- [AIM OF THE EXERCISE]: In the records that follow, find the line with "clock-sinks = 149"; from there, retype every line exactly through the line with "grt_max_degree = 33", which also belongs to the answer.

***** RECORDS FOR THIS EXERCISE

===== config.mk =====
export PLATFORM = sky130hd
export DESIGN_NAME = pipe_stage_hs
export DESIGN_NICKNAME = d
export VERILOG_FILES = /design/src/rtl/pipe_stage_hs_pkg.sv /design/src/rtl/pipe_skid_slot.sv /design/src/rtl/pipe_stage_hs.sv
export SDC_FILE = /design/constraint.sdc
export NUM_CORES = 1
export LEC_CHECK = 0
export CORE_ASPECT_RATIO = 1.75
export CORE_MARGIN = 3
export CORE_UTILIZATION = 28
export CTS_CLUSTER_SIZE = 20
export DETAILED_ROUTE_END_ITERATION = 8
export PLACE_DENSITY_LB_ADDON = 0.05
export SYNTH_ARGS = -nofsm -noshare
export SYNTH_HDL_FRONTEND = slang
export SYNTH_SLANG_ARGS = --single-unit

===== constraint.sdc =====
create_clock -name clk -period 3.71 [get_ports clk]
set_clock_uncertainty 0.1 [all_clocks]
set_input_delay 0.742 -clock clk [delete_from_list [all_inputs] [get_ports clk]]
set_output_delay 0.742 -clock clk [all_outputs]
set_load 0.02 [all_outputs]

===== src/rtl/pipe_stage_hs_pkg.sv =====
// Shared pipeline definitions: default payload widths, the NOP bubble value
// and the stage occupancy encoding used by the handshaked stage registers.
package pipe_stage_hs_pkg;

  localparam int PIPE_INSTR_W = 32;
  localparam int PIPE_PC_W    = 32;

  // Instruction word driven downstream whenever the stage holds nothing.
  localparam logic [31:0] PIPE_NOP = 32'h0000_0000;

  // Occupancy of a stage: nothing held, main register full, main and skid full.
  typedef enum logic [1:0] {
    ST_EMPTY = 2'd0,
    ST_ONE   = 2'd1,
    ST_TWO   = 2'd2
  } stage_state_e;

  // A stage can take a new word unless both of its registers are occupied.
  function automatic logic stage_accepts(input stage_state_e st);
    return (st != ST_TWO);
  endfunction

endpackage


===== src/rtl/pipe_skid_slot.sv =====
// One valid+payload register of a pipeline stage. Load wins over clear.
// The instruction payload is never reset because consumers gate it with
// valid; the PC payload is loaded from a side input during reset so the
// downstream PC+4 is always defined.
module pipe_skid_slot
  import pipe_stage_hs_pkg::*;
#(
  parameter int INSTR_W = PIPE_INSTR_W,
  parameter int PC_W    = PIPE_PC_W
) (
  input  logic               clk,
  input  logic               rst,
  input  logic               load_i,
  input  logic               clear_i,
  input  logic [INSTR_W-1:0] instr_i,
  input  logic [PC_W-1:0]    pcplus_i,
  input  logic [PC_W-1:0]    rst_pcplus_i,
  output logic               valid_o,
  output logic [INSTR_W-1:0] instr_o,
  output logic [PC_W-1:0]    pcplus_o
);

  logic               valid_q, valid_d;
  logic [INSTR_W-1:0] instr_q, instr_d;
  logic [PC_W-1:0]    pcplus_q, pcplus_d;

  // Next-state selection: load a new word, drop the held one, or keep it.
  always_comb begin
    valid_d  = valid_q;
    instr_d  = instr_q;
    pcplus_d = pcplus_q;
    if (load_i) begin
      valid_d  = 1'b1;
      instr_d  = instr_i;
      pcplus_d = pcplus_i;
    end else if (clear_i) begin
      valid_d  = 1'b0;
    end
  end

  // Valid flag and PC payload, with reset.
  always_ff @(posedge clk) begin
    if (!rst) begin
      valid_q  <= 1'b0;
      pcplus_q <= rst_pcplus_i;
    end else begin
      valid_q  <= valid_d;
      pcplus_q <= pcplus_d;
    end
  end

  // Instruction payload, reset-free.
  always_ff @(posedge clk) begin
    instr_q <= instr_d;
  end

  assign valid_o  = valid_q;
  assign instr_o  = instr_q;
  assign pcplus_o = pcplus_q;

endmodule


===== src/rtl/pipe_stage_hs.sv =====
// Handshaked pipeline-stage register carrying an instruction and its PC+4.
//
// Handshake: a word moves across an interface on a rising edge where both
// valid and ready are 1; valid never depends combinationally on ready, and a
// producer may present a word regardless of ready.
//
// SKID != 0: main + skid register, in_ready is registered (state != TWO) so
// backpressure does not ripple combinationally upstream. The skid word is
// always promoted to main before any newer word, preserving order.
// SKID == 0: main register only, in_ready = out_ready | ~out_valid.
//
// flush empties the stage (the word offered in that cycle is consumed and
// dropped); an outgoing transfer in the same cycle still completes.
// stall_cnt counts edges with out_valid=1 and out_ready=0, saturating.
module pipe_stage_hs
  import pipe_stage_hs_pkg::*;
#(
  parameter int                 INSTR_W = PIPE_INSTR_W,
  parameter int                 PC_W    = PIPE_PC_W,
  parameter int                 SKID    = 1,
  parameter logic [INSTR_W-1:0] NOP     = INSTR_W'(PIPE_NOP),
  parameter int                 CNT_W   = 16
) (
  input  logic               clk,
  input  logic               rst,
  input  logic               flush,
  input  logic               in_valid,
  output logic               in_ready,
  input  logic [INSTR_W-1:0] in_instr,
  input  logic [PC_W-1:0]    in_pcplus,
  output logic               out_valid,
  input  logic               out_ready,
  output logic [INSTR_W-1:0] out_instr,
  output logic [PC_W-1:0]    out_pcplus,
  output logic [CNT_W-1:0]   stall_cnt,
  output logic [1:0]         dbg_state
);

  logic               in_fire;
  logic               out_fire;
  logic               main_load;
  logic               main_clear;
  logic               main_valid;
  logic [INSTR_W-1:0] main_instr;
  logic [PC_W-1:0]    main_pc;
  logic [INSTR_W-1:0] main_instr_d;
  logic [PC_W-1:0]    main_pc_d;
  logic [CNT_W-1:0]   stall_q, stall_d;

  assign in_fire  = in_valid & in_ready;
  assign out_fire = main_valid & out_ready;

  pipe_skid_slot #(
    .INSTR_W (INSTR_W),
    .PC_W    (PC_W)
  ) u_main (
    .clk          (clk),
    .rst          (rst),
    .load_i       (main_load),
    .clear_i      (main_clear),
    .instr_i      (main_instr_d),
    .pcplus_i     (main_pc_d),
    .rst_pcplus_i (in_pcplus),
    .valid_o      (main_valid),
    .instr_o      (main_instr),
    .pcplus_o     (main_pc)
  );

  if (SKID != 0) begin : g_skid
    stage_state_e       state_q, state_d;
    logic               in_ready_q, in_ready_d;
    logic               skid_load, skid_clear, skid_valid, main_from_skid;
    logic [INSTR_W-1:0] skid_instr;
    logic [PC_W-1:0]    skid_pc;

    pipe_skid_slot #(
      .INSTR_W (INSTR_W),
      .PC_W    (PC_W)
    ) u_skid (
      .clk          (clk),
      .rst          (rst),
      .load_i       (skid_load),
      .clear_i      (skid_clear),
      .instr_i      (in_instr),
      .pcplus_i     (in_pcplus),
      .rst_pcplus_i (in_pcplus),
      .valid_o      (skid_valid),
      .instr_o      (skid_instr),
      .pcplus_o     (skid_pc)
    );

    // Occupancy FSM: decides next state and which register loads or clears.
    always_comb begin
      state_d        = state_q;
      main_load      = 1'b0;
      main_clear     = 1'b0;
      main_from_skid = 1'b0;
      skid_load      = 1'b0;
      skid_clear     = 1'b0;
      if (flush) begin
        state_d    = ST_EMPTY;
        main_clear = 1'b1;
        skid_clear = 1'b1;
      end else begin
        case (state_q)
          ST_EMPTY: begin
            if (in_fire) begin
              state_d   = ST_ONE;
              main_load = 1'b1;
            end
          end
          ST_ONE: begin
            if (in_fire && out_fire) begin
              main_load = 1'b1;
            end else if (in_fire) begin
              state_d   = ST_TWO;
              skid_load = 1'b1;
            end else if (out_fire) begin
              state_d    = ST_EMPTY;
              main_clear = 1'b1;
            end
          end
          ST_TWO: begin
            if (out_fire) begin
              state_d        = ST_ONE;
              main_load      = 1'b1;
              main_from_skid = 1'b1;
              skid_clear     = 1'b1;
            end
          end
          default: begin
            state_d    = ST_EMPTY;
            main_clear = 1'b1;
            skid_clear = 1'b1;
          end
        endcase
      end
      in_ready_d = stage_accepts(state_d);
    end

    // State and registered ready.
    always_ff @(posedge clk) begin
      if (!rst) begin
        state_q    <= ST_EMPTY;
        in_ready_q <= 1'b1;
      end else begin
        state_q    <= state_d;
        in_ready_q <= in_ready_d;
      end
    end

    assign in_ready     = in_ready_q;
    assign main_instr_d = (main_from_skid && skid_valid) ? skid_instr : in_instr;
    assign main_pc_d    = (main_from_skid && skid_valid) ? skid_pc : in_pcplus;
    assign dbg_state    = state_q;
  end else begin : g_noskid
    // Single register: load on transfer in, empty on transfer out alone.
    always_comb begin
      main_load  = 1'b0;
      main_clear = 1'b0;
      if (flush) begin
        main_clear = 1'b1;
      end else if (in_fire) begin
        main_load  = 1'b1;
      end else if (out_fire) begin
        main_clear = 1'b1;
      end
    end

    assign in_ready     = out_ready | ~main_valid;
    assign main_instr_d = in_instr;
    assign main_pc_d    = in_pcplus;
    assign dbg_state    = main_valid ? 2'(ST_ONE) : 2'(ST_EMPTY);
  end

  // Stall counter next value: step while a held word is refused, stop at all-ones.
  always_comb begin
    stall_d = stall_q;
    if (main_valid && !out_ready && (stall_q != {CNT_W{1'b1}})) begin
      stall_d = stall_q + CNT_W'(1);
    end
  end

  // Stall counter register.
  always_ff @(posedge clk) begin
    if (!rst) begin
      stall_q <= '0;
    end else begin
      stall_q <= stall_d;
    end
  end

  assign out_valid  = main_valid;
  assign out_instr  = main_valid ? main_instr : NOP;
  assign out_pcplus = main_pc;
  assign stall_cnt  = stall_q;

endmodule


Word level (Yosys, flattened, before mapping) --
Index checks and enable logic that the tools add are counted.
Storage, ports and cells: register bits 149, input port bits 69, output and inout bits 84, word-level logic and storage cells 62
Operators by class: add/sub/neg operators 1, equal/unequal tests 6, mux-type cells 34, bitwise gates (word level) 2, reductions and logical operators 10
Operator list (count):
- $mux 32 | 7
- $mux 1 | 17
- $add 16x1->16 const B | 1
- $ne 16x16->1 const B | 1
- $mux 2 | 6
- $pmux 2 s3 | 1
- $logic_and 1x1->1 | 4
- $ne 2x1->1 const B | 2
- $pmux 1 s2 | 2
- $reduce_bool 2->1 | 2
- $reduce_or 2->1 | 2
- $pmux 1 s3 | 1
- $and 1x1->1 | 2
- $eq 2x1->1 const B | 1
- $eq 2x2->1 const B | 1
- $logic_not 2->1 | 1
- $ne 2x2->1 const B | 1
- $logic_not 1->1 | 1

Longest topological paths before layout --
depth in word-level cells 8, gate-level depth with buffers 6, mapped depth without buffers 5

Hierarchy --
A second synthesis with hierarchy kept.
Unflattened totals: cell total of the unflattened synthesis 450, area, all modules 7403.4 um^2
By module, submodules not included:
- pipe_skid_slot | times used 2, cells an instance 104, area an instance 2498.6 um^2, seq. area each 1941.9 um^2
- pipe_stage_hs | times used 1, cells an instance 242, area an instance 2406.1 um^2, seq. area each 380.4 um^2

Worst setup path after synthesis --
Ideal clock, no wire load.
path type register -> register, start point reg u_main.valid_q, in the netlist u_main.valid_o, end point reg u_main.pcplus_q[0], in the netlist u_main.pcplus_o[0] (enable), library setup time 0.466 ns, arrival 3.391 ns, required time 3.144 ns, path slack -0.246 ns, cell stages (with the launch flop) 6, buffers on the path 1, period minus slack after synthesis 3.956 ns, path through dfxtp_1 > clkbuf_1 > nand2_1 > nand2_1 > a21boi_0 > o21ai_0
Between the ends: longest elaborated chain between the ends 6, elaborated cells on any way between the ends 7, classes of those cells eq/ne: 1; mux: 4; bitwise: 1; reduce/logical: 1
Ends and longest elaborated chain:
- start, declared | RTL line pipe_skid_slot.sv:23 | logic valid_q, valid_d;
- start signal, assigned | RTL line pipe_skid_slot.sv:47 | valid_q <= valid_d;
- $and 1x1->1 (*) | RTL line pipe_stage_hs.sv:51 | assign out_fire = main_valid & out_ready;
- $logic_and 1x1->1 | RTL line pipe_stage_hs.sv:113 | if (in_fire && out_fire) begin
- $mux 1 | RTL line pipe_stage_hs.sv:113
- $pmux 1 s3 (*) | RTL line pipe_stage_hs.sv:105 | case (state_q)
- $mux 1 (*) | RTL line pipe_stage_hs.sv:100 | if (flush) begin
- $ne 2x1->1 (no line) (*)
- end signal, assigned | RTL line pipe_skid_slot.sv:45 | pcplus_q <= rst_pcplus_i;
- end signal, assigned | RTL line pipe_skid_slot.sv:48 | pcplus_q <= pcplus_d;
- end, declared | RTL line pipe_skid_slot.sv:25 | logic [PC_W-1:0] pcplus_q, pcplus_d;
Every way passes the cells marked *; elsewhere a longest branch is shown, timed or not. A chain may end at the register's enable or synchronous reset.

Worst setup path after layout --
start point reg u_main.valid_q, in the netlist u_main.valid_o, end point out out_instr[2]
Between the ends: longest elaborated chain between the ends 1
Ends and longest elaborated chain:
- $mux 32 | RTL line pipe_stage_hs.sv:194 | assign out_instr = main_valid ? main_instr : NOP;
- end, declared | RTL line pipe_stage_hs.sv:33 | output logic [INSTR_W-1:0] out_instr,
Every way passes these cells.

==> metrics.cfg <==
[outcome]
outcome = complete, no violations

[synthesis]
synthAdderAreaFrac_pct = 0.211
synth-simple-area-share_pct = 9.88
ys_ff_latch = 149
yosysTopAreaCell = edfxtp_1
yosysMostFrequentCell = edfxtp_1
ys_types = 39
yosys-top-cells-count = edfxtp_1 (128), mux2_2 (34), and2_1 (33), mux2_1 (30), dfxtp_1 (21)
synth_area_leaders = edfxtp_1 (65%), dfxtp_1 (7.1%), mux2_2 (6.4%)
synthMuxAreaShare_pct = 12.5
synth_top_area_share_pct = 64.7
async_flop_share_pct = 0
synth_ff_type = edfxtp_1
synth_top_family_by_area = multiplexers
seq_area_frac_synth_pct = 71.8
synth_compound_area_share_pct = 4.19
avgSynthCellArea_um2 = 16.1
syn_nets = 438
synth.cell_area_um2 = 5940
yosys_warnings = 0
netlist_instances = 368
synth_xor_area_share_pct = 0.147
synth-edff-count = 128

[finish]
drive_above_1_share_pct = 16.1
syn_to_final_growth_pct = 42.6
layout.nets = 605
nFillCells = 1932
n_antenna_cell = 0
fin_cells = 796

[critical_path]
slowest_stage = clkdlybuf4s50_1
r2r_cells = 5
reg2reg_from = u_main.valid_o
cp.arrival_ns = 2.09
crit_fanout = 15
crit_chain = buf_4 > and2_1 > clkdlybuf4s50_1
cp-end-kind = primary output
cp-start-kind = register
critPathKind = register to primary output
crit_family = buffers and inverters
required_ns = 2.87
cpPeakStageDelay_ns = 0.64
path_buf_inv = 2
rrSetupSlack_ns = 1.30
r2r-end = u_main.instr_o[8]

[clocking]
cts_tree = yes
cts_buffer_depth = 2
numCtsBuffers = 17
cts_hold_buffers = 0
clock-sinks = 149
cts_htree_levels = 4
postCtsSetupRepairBufs = 0
clock-root-buffer = clkbuf_16
clk_latency_ns = 0.42
cts.clk_slew.worst_paths_ns = 0.06
post_cts_resized = 0

[job]
cap_viol_max_count = 0

[floorplan]
die_x_um = 116
io_pins = 153
die_y_um = 199
core-area_um2 = 20500
row_count = 69
die_area_um2 = 23100
start_util_pct = 28.9

[placement]
gp_congestion = 0.718
post-place-cells = 764
post-dp-hpwl_um = 9180
place.port_buffers = 152

[global_route]
track_usage_pct = 12.5
antenna_found_initial = 0
overflow = 0
grt_max_degree = 33
grt_pass1_wl_um = 21600
grt_pass1_vias = 3889

[drt]
drtAntennaViolNets = 0
remaining_drc_errors = 0
viasPerCell = 4.64
dr.pass1.iters = 6
wl_per_cell_um = 17.1
first_iter_violations = 186
wl_um = 13600
via_count = 3693

[sta]
maxSlewViolCount = 0
worstMarginPinSlew_ns = 0.898
rsz0062_at_grt = no
finalCriticalPeriod_ns = 2.93
max_freq_ghz = 0.341
hold_violations = 0
finalSetupTns_ns = 0
relSlewSlack_pct = 39.7
setup_viol = 0
period_share_pct = 78.9

[min_path]
hold_path_end = g_skid.u_skid.valid_o
hold_start = g_skid.u_skid.valid_o
whs_path_depth = 2
hold_path.class = register to register

[power_and_ir_drop]
power_leakage_nw = 2.87
p_per_area_nw_per_um2 = 487
peakVddDrop_mv = 0.300

-- cell families (layout without fill, tap and decap cells) --
family,count (synthesis),in the layout
muxes,66,66
and+or+nand+nor,96,96
DFF,149,149
adders and majority gates,1,1
AOI/OAI and AO/OA,36,36
buffers and inverters,19,199
xor gates and xnor gates,1,1
-- flip-flops by register name (all words and copies together), names as in the netlist --
signal,count
g_skid.u_skid.instr_o,32
g_skid.u_skid.pcplus_o,32
u_main.instr_o,32
u_main.pcplus_o,32
stall_cnt,16
dbg_state,2
g_skid.u_skid.valid_o,1
in_ready,1
u_main.valid_o,1
-- worst max-delay path by stage --
stage | start | endpoint | slack (ns) | cells past startpoint
3_5_place_dp | out_ready | u_main.pcplus_o[22] | 0.71 | 6
6_report | u_main.valid_o | out_instr[2] | 0.78 | 3
4_1_cts | u_main.valid_o | out_instr[3] | 0.67 | 3
3_3_place_gp | flush | u_main.instr_o[5] | 0.73 | 4
5_1_grt | u_main.valid_o | out_instr[24] | 0.57 | 3
2_1_floorplan | u_main.valid_o | u_main.pcplus_o[0] | 0.62 | 5
-- through the flow --
stage	hold slack, ns	util [%]	area [um2]	setup slack (ns)	power (mW)
final	0.389	41.2	8470	0.781	4.12
after global routing	0.410	41.2	8470	0.569	4.28
after CTS	0.392	41.2	8470	0.669	4.19
after detailed placement	0.384	38.1	7820	0.712	2.27
after global placement	0.378	38.1	7820	0.725	2.27
after floorplan	0.357	-	5940	0.615	2.07
-- report_power, final --
part	internal, mW	switching, mW	total, mW
Clock	1.20	0.701	1.90
Combinational	0.161	0.144	0.306
Sequential	1.90	0.0202	1.92
-- worst register-to-register path: cells and delay by family, from the launching register on --
kind | cells | cell delay, ns
mux | 1 | 0.41
flops | 1 | 0.59
buf+inv | 2 | 0.72
simple gates | 2 | 0.33
-- area by class of cell --
cell class / count / area, um2 / area share, %
multi-input cells: 200 / 1640 / 19.3
flip-flops and latches: 149 / 4260 / 50.3
repair buffers: 161 / 1590 / 18.8
clock inverters: 15 / 226 / 2.67
well taps: 248 / 310 / 3.66
inverters: 6 / 22.5 / 0.266
clock buffers: 17 / 425 / 5.02
-- cells in the final DEF (no fill, tap or decap), drive strengths merged, types with 7 or more instances in the layout --
cell type      netlist  layout
clkdlybuf4s50        0     152
mux2                64      64
a21oi               11      11
dfxtp               21      21
and2                33      33
edfxtp             128     128
nor2                 8       8
clkbuf               6      17
buf                  7       9
nand3               11      11
inv                  6       9
o21ai               10      10
nand2               13      13
nand4                7       7
-- routing by layer --
layer | wire length [um] | share of wire, % | global-route usage, % | up-vias
met2 | 6790 | 50 | 20.5 | 122
met5 | 0 | 0 | 0 | -
met3 | 916 | 6.7 | 4.63 | 16
met1 | 5690 | 42 | 14.7 | 1806
li1 | - | - | - | 1749
met4 | 228 | 1.7 | 4.90 | 0
Note: power is estimated with default switching activity, not from simulation.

**********

- [ANSWER SPACE]:
clock-sinks = 149
cts_htree_levels = 4
postCtsSetupRepairBufs = 0
clock-root-buffer = clkbuf_16
clk_latency_ns = 0.42
cts.clk_slew.worst_paths_ns = 0.06
post_cts_resized = 0

[job]
cap_viol_max_count = 0

[floorplan]
die_x_um = 116
io_pins = 153
die_y_um = 199
core-area_um2 = 20500
row_count = 69
die_area_um2 = 23100
start_util_pct = 28.9

[placement]
gp_congestion = 0.718
post-place-cells = 764
post-dp-hpwl_um = 9180
place.port_buffers = 152

[global_route]
track_usage_pct = 12.5
antenna_found_initial = 0
overflow = 0
grt_max_degree = 33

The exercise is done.